It was a sensual delight and a writer’s demise, a step into a clichéd “different world.” Hypnotic trance reggae beats were clearly amplified from a Macintosh laptop computer. The transition was complete with a climate change, from the cool breeze off of Oak Bluffs’ Sunset Lake to the protected cove of Suesan Stovall’s garage. But this is not merely a garage, and this is not, in fact, a different world. It is a familiar and proximate one, only a few minutes from the main drag and harbor in Oak Bluffs. No, this is no new world, just a far groovier one.
The garage is the gallery of Ms. Stovall, who might be called a mixed media artist in the broadest sense of the terminology. Her artwork’s beginnings, the utmost humble, she describes as having been a “practical hobby.” Also an actress and singer, Ms. Stovall suggests that her art career may have been somewhat consequential: “I loved my friends, but as a struggling actress, I couldn’t afford gifts. I started dragging stuff off the street to make gifts and decorate my home.”
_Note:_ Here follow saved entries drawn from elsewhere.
File: src/rtl/branch_resolve_unit_pkg.sv
// Shared widths, branch condition encodings and FSM states for the EX-stage branch resolver.
package branch_resolve_unit_pkg;

    localparam int BRU_ADDR_WIDTH = 32;
    localparam int BRU_DATA_WIDTH = 32;

    localparam logic [2:0] F3_BEQ  = 3'b000;
    localparam logic [2:0] F3_BNE  = 3'b001;
    localparam logic [2:0] F3_BLT  = 3'b100;
    localparam logic [2:0] F3_BGE  = 3'b101;
    localparam logic [2:0] F3_BLTU = 3'b110;
    localparam logic [2:0] F3_BGEU = 3'b111;

    typedef enum logic [1:0] {
        ST_IDLE     = 2'b00,
        ST_REDIRECT = 2'b01,
        ST_DRAIN    = 2'b10
    } bru_state_e;

endpackage

File: src/rtl/branch_resolve_unit_if.sv
// EX-stage branch bus: resolution inputs from EX, redirect/training/counter outputs back.
interface branch_resolve_unit_if #(
    parameter int ADDR_WIDTH = 32,
    parameter int DATA_WIDTH = 32,
    parameter int CNT_WIDTH  = 32
);
    logic                  ex_stall;
    logic                  branch_ex;
    logic                  jalr_ex;
    logic [2:0]            funct3_ex;
    logic [ADDR_WIDTH-1:0] branch_pc_ex;
    logic [ADDR_WIDTH-1:0] imm_ex;
    logic [DATA_WIDTH-1:0] src_data1_ex;
    logic [DATA_WIDTH-1:0] src_data2_ex;
    logic                  predict_taken_ex;
    logic [ADDR_WIDTH-1:0] predict_target_ex;
    logic                  predict1_taken_ex;
    logic                  predict3_taken_ex;
    logic                  is_loop_ex;

    logic                  redirect_valid;
    logic [ADDR_WIDTH-1:0] redirect_pc;
    logic                  upd_valid;
    logic [ADDR_WIDTH-1:0] upd_pc;
    logic [ADDR_WIDTH-1:0] upd_target;
    logic                  upd_taken;
    logic                  upd_predict1_taken;
    logic                  upd_predict3_taken;
    logic                  upd_is_loop;
    logic                  upd_jalr;
    logic [CNT_WIDTH-1:0]  branch_cnt;
    logic [CNT_WIDTH-1:0]  mispred_cnt;

    modport master (
        output ex_stall, branch_ex, jalr_ex, funct3_ex, branch_pc_ex, imm_ex,
               src_data1_ex, src_data2_ex, predict_taken_ex, predict_target_ex,
               predict1_taken_ex, predict3_taken_ex, is_loop_ex,
        input  redirect_valid, redirect_pc, upd_valid, upd_pc, upd_target, upd_taken,
               upd_predict1_taken, upd_predict3_taken, upd_is_loop, upd_jalr,
               branch_cnt, mispred_cnt
    );

    modport slave (
        input  ex_stall, branch_ex, jalr_ex, funct3_ex, branch_pc_ex, imm_ex,
               src_data1_ex, src_data2_ex, predict_taken_ex, predict_target_ex,
               predict1_taken_ex, predict3_taken_ex, is_loop_ex,
        output redirect_valid, redirect_pc, upd_valid, upd_pc, upd_target, upd_taken,
               upd_predict1_taken, upd_predict3_taken, upd_is_loop, upd_jalr,
               branch_cnt, mispred_cnt
    );
endinterface

File: src/rtl/branch_resolve_unit_compare.sv
// Combinational branch condition evaluator; reserved encodings resolve as not taken.
module branch_resolve_unit_compare
    import branch_resolve_unit_pkg::*;
#(
    parameter int DATA_WIDTH = BRU_DATA_WIDTH
) (
    input  logic [2:0]            funct3_i,
    input  logic [DATA_WIDTH-1:0] rs1_i,
    input  logic [DATA_WIDTH-1:0] rs2_i,
    output logic                  taken_o
);
    always_comb begin
        taken_o = 1'b0;
        case (funct3_i)
            F3_BEQ:  taken_o = (rs1_i == rs2_i);
            F3_BNE:  taken_o = (rs1_i != rs2_i);
            F3_BLT:  taken_o = ($signed(rs1_i) <  $signed(rs2_i));
            F3_BGE:  taken_o = ($signed(rs1_i) >= $signed(rs2_i));
            F3_BLTU: taken_o = (rs1_i <  rs2_i);
            F3_BGEU: taken_o = (rs1_i >= rs2_i);
            default: taken_o = 1'b0;
        endcase
    end
endmodule

File: src/rtl/branch_resolve_unit.sv
// Resolves branches/JALR in EX against the fetch prediction; registered redirect, predictor
// training and saturating mispredict counters, one cycle after the unstalled resolve.
module branch_resolve_unit
    import branch_resolve_unit_pkg::*;
#(
    parameter int ADDR_WIDTH   = BRU_ADDR_WIDTH,
    parameter int DATA_WIDTH   = BRU_DATA_WIDTH,
    parameter int DRAIN_CYCLES = 2,
    parameter int CNT_WIDTH    = 32
) (
    input  logic                 cpu_clk,
    input  logic                 cpu_rst,
    branch_resolve_unit_if.slave bus
);
    localparam logic [2:0] DRAIN_LAST = 3'(DRAIN_CYCLES - 1);

    bru_state_e state_q, state_d;
    logic [2:0] drain_q, drain_d;

    logic                  redirect_valid_q;
    logic [ADDR_WIDTH-1:0] redirect_pc_q;
    logic                  upd_valid_q;
    logic [ADDR_WIDTH-1:0] upd_pc_q;
    logic [ADDR_WIDTH-1:0] upd_target_q;
    logic                  upd_taken_q;
    logic                  upd_p1_q;
    logic                  upd_p3_q;
    logic                  upd_loop_q;
    logic                  upd_jalr_q;
    logic [CNT_WIDTH-1:0]  branch_cnt_q;
    logic [CNT_WIDTH-1:0]  mispred_cnt_q;

    logic                  cond_taken;
    logic                  taken;
    logic                  resolve;
    logic                  mispred;
    logic [ADDR_WIDTH-1:0] br_target;
    logic [ADDR_WIDTH-1:0] jalr_target;
    logic [ADDR_WIDTH-1:0] target;
    logic [ADDR_WIDTH-1:0] pc_plus4;

    branch_resolve_unit_compare #(.DATA_WIDTH(DATA_WIDTH)) u_compare (
        .funct3_i (bus.funct3_ex),
        .rs1_i    (bus.src_data1_ex),
        .rs2_i    (bus.src_data2_ex),
        .taken_o  (cond_taken)
    );

    // Anything arriving while REDIRECT/DRAIN is on the flushed wrong path.
    assign resolve     = (bus.branch_ex | bus.jalr_ex) & ~bus.ex_stall & (state_q == ST_IDLE);
    assign taken       = bus.jalr_ex | cond_taken;
    assign br_target   = bus.branch_pc_ex + bus.imm_ex;
    assign jalr_target = (ADDR_WIDTH'(bus.src_data1_ex) + bus.imm_ex) & ~ADDR_WIDTH'(1);
    assign target      = bus.jalr_ex ? jalr_target : br_target;
    assign pc_plus4    = bus.branch_pc_ex + ADDR_WIDTH'(4);
    assign mispred     = (taken != bus.predict_taken_ex) ||
                         (taken && bus.predict_taken_ex && (target != bus.predict_target_ex));

    always_comb begin
        state_d = state_q;
        drain_d = drain_q;
        case (state_q)
            ST_IDLE: begin
                if (resolve && mispred) state_d = ST_REDIRECT;
            end
            ST_REDIRECT: begin
                drain_d = 3'd0;
                state_d = (DRAIN_CYCLES == 0) ? ST_IDLE : ST_DRAIN;
            end
            ST_DRAIN: begin
                if (drain_q == DRAIN_LAST) begin
                    state_d = ST_IDLE;
                    drain_d = 3'd0;
                end else begin
                    drain_d = drain_q + 3'd1;
                end
            end
            default: begin
                state_d = ST_IDLE;
                drain_d = 3'd0;
            end
        endcase
    end

    always_ff @(posedge cpu_clk) begin
        if (cpu_rst) begin
            state_q          <= ST_IDLE;
            drain_q          <= 3'd0;
            redirect_valid_q <= 1'b0;
            redirect_pc_q    <= '0;
            upd_valid_q      <= 1'b0;
            upd_pc_q         <= '0;
            upd_target_q     <= '0;
            upd_taken_q      <= 1'b0;
            upd_p1_q         <= 1'b0;
            upd_p3_q         <= 1'b0;
            upd_loop_q       <= 1'b0;
            upd_jalr_q       <= 1'b0;
            branch_cnt_q     <= '0;
            mispred_cnt_q    <= '0;
        end else begin
            state_q          <= state_d;
            drain_q          <= drain_d;
            redirect_valid_q <= resolve & mispred;
            upd_valid_q      <= resolve & bus.branch_ex;
            upd_jalr_q       <= resolve & bus.jalr_ex;
            if (resolve) begin
                redirect_pc_q <= taken ? target : pc_plus4;
                upd_pc_q      <= bus.branch_pc_ex;
                upd_target_q  <= target;
                upd_taken_q   <= taken;
                upd_p1_q      <= bus.predict1_taken_ex;
                upd_p3_q      <= bus.predict3_taken_ex;
                upd_loop_q    <= bus.is_loop_ex;
                if (branch_cnt_q != '1) branch_cnt_q <= branch_cnt_q + CNT_WIDTH'(1);
                if (mispred && (mispred_cnt_q != '1)) mispred_cnt_q <= mispred_cnt_q + CNT_WIDTH'(1);
            end
        end
    end

    assign bus.redirect_valid     = redirect_valid_q;
    assign bus.redirect_pc        = redirect_pc_q;
    assign bus.upd_valid          = upd_valid_q;
    assign bus.upd_pc             = upd_pc_q;
    assign bus.upd_target         = upd_target_q;
    assign bus.upd_taken          = upd_taken_q;
    assign bus.upd_predict1_taken = upd_p1_q;
    assign bus.upd_predict3_taken = upd_p3_q;
    assign bus.upd_is_loop        = upd_loop_q;
    assign bus.upd_jalr           = upd_jalr_q;
    assign bus.branch_cnt         = branch_cnt_q;
    assign bus.mispred_cnt        = mispred_cnt_q;
endmodule

File: src/flat_wrapper.sv
// flat-port wrapper written by rule: the top's interface ports become plain ports
module branch_resolve_unit_flat import branch_resolve_unit_pkg::*;
#(
    parameter int ADDR_WIDTH   = BRU_ADDR_WIDTH,
    parameter int DATA_WIDTH   = BRU_DATA_WIDTH,
    parameter int DRAIN_CYCLES = 2,
    parameter int CNT_WIDTH    = 32
)
  (cpu_clk, cpu_rst, bus_ex_stall, bus_branch_ex, bus_jalr_ex, bus_funct3_ex, bus_branch_pc_ex, bus_imm_ex, bus_src_data1_ex, bus_src_data2_ex, bus_predict_taken_ex, bus_predict_target_ex, bus_predict1_taken_ex, bus_predict3_taken_ex, bus_is_loop_ex, bus_redirect_valid, bus_redirect_pc, bus_upd_valid, bus_upd_pc, bus_upd_target, bus_upd_taken, bus_upd_predict1_taken, bus_upd_predict3_taken, bus_upd_is_loop, bus_upd_jalr, bus_branch_cnt, bus_mispred_cnt);
  branch_resolve_unit_if #(.ADDR_WIDTH(ADDR_WIDTH), .DATA_WIDTH(DATA_WIDTH), .CNT_WIDTH(CNT_WIDTH)) bus_i ();
  input  logic cpu_clk;
  input  logic cpu_rst;
  input wire logic [$bits(bus_i.ex_stall)-1:0] bus_ex_stall;
  input wire logic [$bits(bus_i.branch_ex)-1:0] bus_branch_ex;
  input wire logic [$bits(bus_i.jalr_ex)-1:0] bus_jalr_ex;
  input wire logic [$bits(bus_i.funct3_ex)-1:0] bus_funct3_ex;
  input wire logic [$bits(bus_i.branch_pc_ex)-1:0] bus_branch_pc_ex;
  input wire logic [$bits(bus_i.imm_ex)-1:0] bus_imm_ex;
  input wire logic [$bits(bus_i.src_data1_ex)-1:0] bus_src_data1_ex;
  input wire logic [$bits(bus_i.src_data2_ex)-1:0] bus_src_data2_ex;
  input wire logic [$bits(bus_i.predict_taken_ex)-1:0] bus_predict_taken_ex;
  input wire logic [$bits(bus_i.predict_target_ex)-1:0] bus_predict_target_ex;
  input wire logic [$bits(bus_i.predict1_taken_ex)-1:0] bus_predict1_taken_ex;
  input wire logic [$bits(bus_i.predict3_taken_ex)-1:0] bus_predict3_taken_ex;
  input wire logic [$bits(bus_i.is_loop_ex)-1:0] bus_is_loop_ex;
  output wire logic [$bits(bus_i.redirect_valid)-1:0] bus_redirect_valid;
  output wire logic [$bits(bus_i.redirect_pc)-1:0] bus_redirect_pc;
  output wire logic [$bits(bus_i.upd_valid)-1:0] bus_upd_valid;
  output wire logic [$bits(bus_i.upd_pc)-1:0] bus_upd_pc;
  output wire logic [$bits(bus_i.upd_target)-1:0] bus_upd_target;
  output wire logic [$bits(bus_i.upd_taken)-1:0] bus_upd_taken;
  output wire logic [$bits(bus_i.upd_predict1_taken)-1:0] bus_upd_predict1_taken;
  output wire logic [$bits(bus_i.upd_predict3_taken)-1:0] bus_upd_predict3_taken;
  output wire logic [$bits(bus_i.upd_is_loop)-1:0] bus_upd_is_loop;
  output wire logic [$bits(bus_i.upd_jalr)-1:0] bus_upd_jalr;
  output wire logic [$bits(bus_i.branch_cnt)-1:0] bus_branch_cnt;
  output wire logic [$bits(bus_i.mispred_cnt)-1:0] bus_mispred_cnt;
  assign bus_i.ex_stall = bus_ex_stall;
  assign bus_i.branch_ex = bus_branch_ex;
  assign bus_i.jalr_ex = bus_jalr_ex;
  assign bus_i.funct3_ex = bus_funct3_ex;
  assign bus_i.branch_pc_ex = bus_branch_pc_ex;
  assign bus_i.imm_ex = bus_imm_ex;
  assign bus_i.src_data1_ex = bus_src_data1_ex;
  assign bus_i.src_data2_ex = bus_src_data2_ex;
  assign bus_i.predict_taken_ex = bus_predict_taken_ex;
  assign bus_i.predict_target_ex = bus_predict_target_ex;
  assign bus_i.predict1_taken_ex = bus_predict1_taken_ex;
  assign bus_i.predict3_taken_ex = bus_predict3_taken_ex;
  assign bus_i.is_loop_ex = bus_is_loop_ex;
  assign bus_redirect_valid = bus_i.redirect_valid;
  assign bus_redirect_pc = bus_i.redirect_pc;
  assign bus_upd_valid = bus_i.upd_valid;
  assign bus_upd_pc = bus_i.upd_pc;
  assign bus_upd_target = bus_i.upd_target;
  assign bus_upd_taken = bus_i.upd_taken;
  assign bus_upd_predict1_taken = bus_i.upd_predict1_taken;
  assign bus_upd_predict3_taken = bus_i.upd_predict3_taken;
  assign bus_upd_is_loop = bus_i.upd_is_loop;
  assign bus_upd_jalr = bus_i.upd_jalr;
  assign bus_branch_cnt = bus_i.branch_cnt;
  assign bus_mispred_cnt = bus_i.mispred_cnt;
  branch_resolve_unit #(.ADDR_WIDTH(ADDR_WIDTH), .DATA_WIDTH(DATA_WIDTH), .DRAIN_CYCLES(DRAIN_CYCLES), .CNT_WIDTH(CNT_WIDTH)) u_core (.cpu_clk(cpu_clk), .cpu_rst(cpu_rst), .bus(bus_i));
endmodule
File: config.mk
export PLATFORM = sky130hd
export DESIGN_NAME = branch_resolve_unit_flat
export DESIGN_NICKNAME = d
export VERILOG_FILES = /design/src/rtl/branch_resolve_unit_pkg.sv /design/src/rtl/branch_resolve_unit_if.sv /design/src/rtl/branch_resolve_unit_compare.sv /design/src/rtl/branch_resolve_unit.sv /design/src/flat_wrapper.sv
export SDC_FILE = /design/constraint.sdc
export NUM_CORES = 1
export LEC_CHECK = 0
export CAP_MARGIN = 20
export CORE_AREA = 4 4 191 193
export CTS_CLUSTER_DIAMETER = 30
export DETAILED_ROUTE_END_ITERATION = 10
export DIE_AREA = 0 0 195 197
export GPL_TIMING_DRIVEN = 0
export PLACE_DENSITY_LB_ADDON = 0.1
export SLEW_MARGIN = 20
export SYNTH_ARGS = -nofsm -noshare
export SYNTH_HDL_FRONTEND = slang
export SYNTH_SLANG_ARGS = --single-unit
File: constraint.sdc
create_clock -name cpu_clk -period 8.85 [get_ports cpu_clk]
set_clock_uncertainty 0.05 [all_clocks]
set_input_delay 2.2125 -clock cpu_clk [delete_from_list [all_inputs] [get_ports cpu_clk]]
set_output_delay 2.2125 -clock cpu_clk [all_outputs]
set_load 0.03 [all_outputs]
### Word level (Yosys, flattened, before mapping)

Index checks and enable logic that the tools add are counted.

| storage, ports and cells | value |
|---|---|
| register bits after elaboration | 172 |
| latch bits | 0 |
| bits in writable memories | 0 |
| memory bits (read-only) | 0 |
| word-level logic and storage cells | 66 |
| memories kept | 0 |

| cells by class | value |
|---|---|
| $add $sub $neg | 6 |
| $mul | 0 |
| divide/modulo/power cells | 0 |
| $lt $le $gt $ge | 4 |
| equal/unequal tests | 16 |
| shift-type cells | 0 |
| muxes and demuxes | 8 |
| bitwise gates (word level) | 8 |
| reduce and logical (&&, ||, !) cells | 10 |

Operators with widths:

| kind | number |
|---|---|
| 32-bit by 1-bit adder with 32-bit output, second input constant | 2 |
| 32-bit adder | 2 |
| 32-bit >= comparator | 2 |
| 32-bit < comparator | 2 |
| 32-bit 2-to-1 mux | 2 |
| 32-bit != test | 2 |
| 32-bit != test, second input constant | 2 |
| 32-bit by 3-bit adder with 32-bit output, second input constant | 1 |
| 32-bit equality test | 1 |
| 3-bit equality test, second input constant | 4 |
| 3-bit by 1-bit equality test with 1-bit output, second input constant | 2 |
| 1-bit case mux with 6 select lines | 1 |
| 2-bit case mux with 3 select lines | 1 |
| 3-bit case mux with 2 select lines | 1 |
| 2-bit AND reduction | 3 |
| 1-bit AND | 5 |
| 1-bit logical AND | 4 |
| 2-bit 2-to-1 mux | 2 |
| 3-bit by 1-bit adder with 3-bit output, second input constant | 1 |
| 3-bit zero test | 1 |
| 3-bit 2-to-1 mux | 1 |
| 2-bit by 1-bit equality test with 1-bit output, second input constant | 1 |
| 2-bit equality test, second input constant | 1 |
| 2-bit zero test | 1 |
| 6 further kinds | 7 |

### Logic depth before layout (Yosys ltp)

Gate-level depths: netlist (run 1).

| logic depth | value |
|---|---|
| depth after elaboration | 9 |
| mapped depth | 24 |

### By module

From an unflattened synthesis (run 1), not the netlist that was laid out.

| second synthesis, totals | value |
|---|---|
| cells, all modules | 1883 |
| area total of the unflattened synthesis | 14202.4 µm² |

Modules (own cells, without submodules):

| module | times used | cells an instance | area each (µm²) | seq. area each (µm²) |
|---|---|---|---|---|
| branch_resolve_unit | 1 | 1753 | 13246.5 | 3443.3 |
| branch_resolve_unit_compare | 1 | 130 | 955.9 | 0.0 |

### Worst setup path after synthesis (run 1)

Ideal clock, no wire load.

| timing | value |
|---|---|
| kind | input-to-reg |
| start point | input port bus_src_data2_ex[25] |
| end point | register u_core.mispred_cnt_q[18] (netlist: u_core.bus.mispred_cnt[18]) |
| setup time | 0.123 ns |
| arrival time | 7.085 ns |
| required time | 8.677 ns |
| setup slack | 1.591 ns |
| cell stages on the path | 23 |
| buffers on the path | 1 |
| cells stage by stage | inv_1 ha_1 a21o_1 a21o_1 a21o_1 a211o_1 a21oi_1 nand4_1 nor3_1 mux2_2 a31oi_1 inv_1 ha_1 nor4_1 o311ai_0 nor3_1 o311ai_0 nor4_1 nand4_1 nor4_4 buf_4 nor4_1 mux2_1 |

| on the way | value |
|---|---|
| longest elaborated chain between the ends | 8 |

Ends and longest elaborated chain:

| item | line | RTL |
|---|---|---|
| start, declared | flat_wrapper.sv:20 | `input wire logic [$bits(bus_i.src_data2_ex)-1:0] bus_src_data2_ex;` |
| 32-bit >= comparator (tied with other cells) | branch_resolve_unit_compare.sv:20 | `F3_BGEU: taken_o = (rs1_i >= rs2_i);` |
| 1-bit case mux with 6 select lines * | branch_resolve_unit_compare.sv:14 | `case (funct3_i)` |
| 1-bit bitwise OR * | branch_resolve_unit.sv:51 | `assign taken = bus.jalr_ex \| cond_taken;` |
| named net u_core.taken | branch_resolve_unit.sv:34 | `logic taken;` |
| 1-bit logical AND (2 in a row) | branch_resolve_unit.sv:57 | `(taken && bus.predict_taken_ex && (target != bus.predict_target_ex));` |
| 1-bit logical OR * | branch_resolve_unit.sv:56 | `assign mispred = (taken != bus.predict_taken_ex) \|\|` |
| 1-bit logical AND * | branch_resolve_unit.sv:116 | `if (mispred && (mispred_cnt_q != '1)) mispred_cnt_q <= mispred_cnt_q + CNT_WIDTH'(1);` |
| 2-bit AND reduction (no line) * | -- |  |
| end signal, assigned | branch_resolve_unit.sv:116 |  |
| end, declared | branch_resolve_unit.sv:31 | `logic [CNT_WIDTH-1:0] mispred_cnt_q;` |

Mark *: on every way through the listed nets, which the timed path passes. The rest lies on a longest branch.
A chain may end at the register's enable or synchronous reset.

### Worst setup path after layout (run 1)

| timing | value |
|---|---|
| start point | input port bus_jalr_ex |
| end point | register u_core.mispred_cnt_q[24] (netlist: u_core.bus.mispred_cnt[24]) |

| on the way | value |
|---|---|
| longest elaborated chain between the ends | 6 |

Ends and longest elaborated chain:

| item | line | RTL |
|---|---|---|
| start, declared | flat_wrapper.sv:15 | `input wire logic [$bits(bus_i.jalr_ex)-1:0] bus_jalr_ex;` |
| 1-bit bitwise OR * | branch_resolve_unit.sv:51 |  |
| named net u_core.taken | branch_resolve_unit.sv:34 |  |
| 1-bit logical AND (2 in a row) | branch_resolve_unit.sv:57 |  |
| 1-bit logical OR * | branch_resolve_unit.sv:56 |  |
| 1-bit logical AND * | branch_resolve_unit.sv:116 |  |
| 2-bit AND reduction (no line) * | -- |  |

Marks and branches as above.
Asked why she didn’t use more conventional artistic media to give to her friends, Ms. Stovall truthfully quips, “I can’t draw.” Sensing disbelief she continues, “No, seriously. I had to do this project in third grade where we outlined our bodies on newsprint ...” She trails off recounting the failure and the painful memory: it is clear she has found her niche in found objects.
“I started making refrigerator magnets, and three-dimensional items in cigar boxes,” she says. Her nascent signature style soon lead to a career in mixed media artwork. “One day a friend of mine said, ‘Suesan, you’re really good at this, this is something you should consider doing as a living.’ At that time I just happened to be working at a Haitian art gallery and I invited some of the people over for dinner. They offered me a show, and the first show sold out and I quit my job.” And so the found object artist had found her career.
Ms. Stovall uses and even pursues found objects ranging from a curiously titled Jamaican soup mix to what might be considered the annals of black cultural history, an immense collection of minstrel memorabilia. Her gallery, infused with such artifacts, then becomes not only an artistic space, but also a historical and educational one. The artistry comes in combining these pieces, which are intricately mounted adjacent, atop, and around one another, pasted, and cropped, and glazed, finished with paints, memorable photocopies, and even enlarged fortunes from cookies, all to create one artwork.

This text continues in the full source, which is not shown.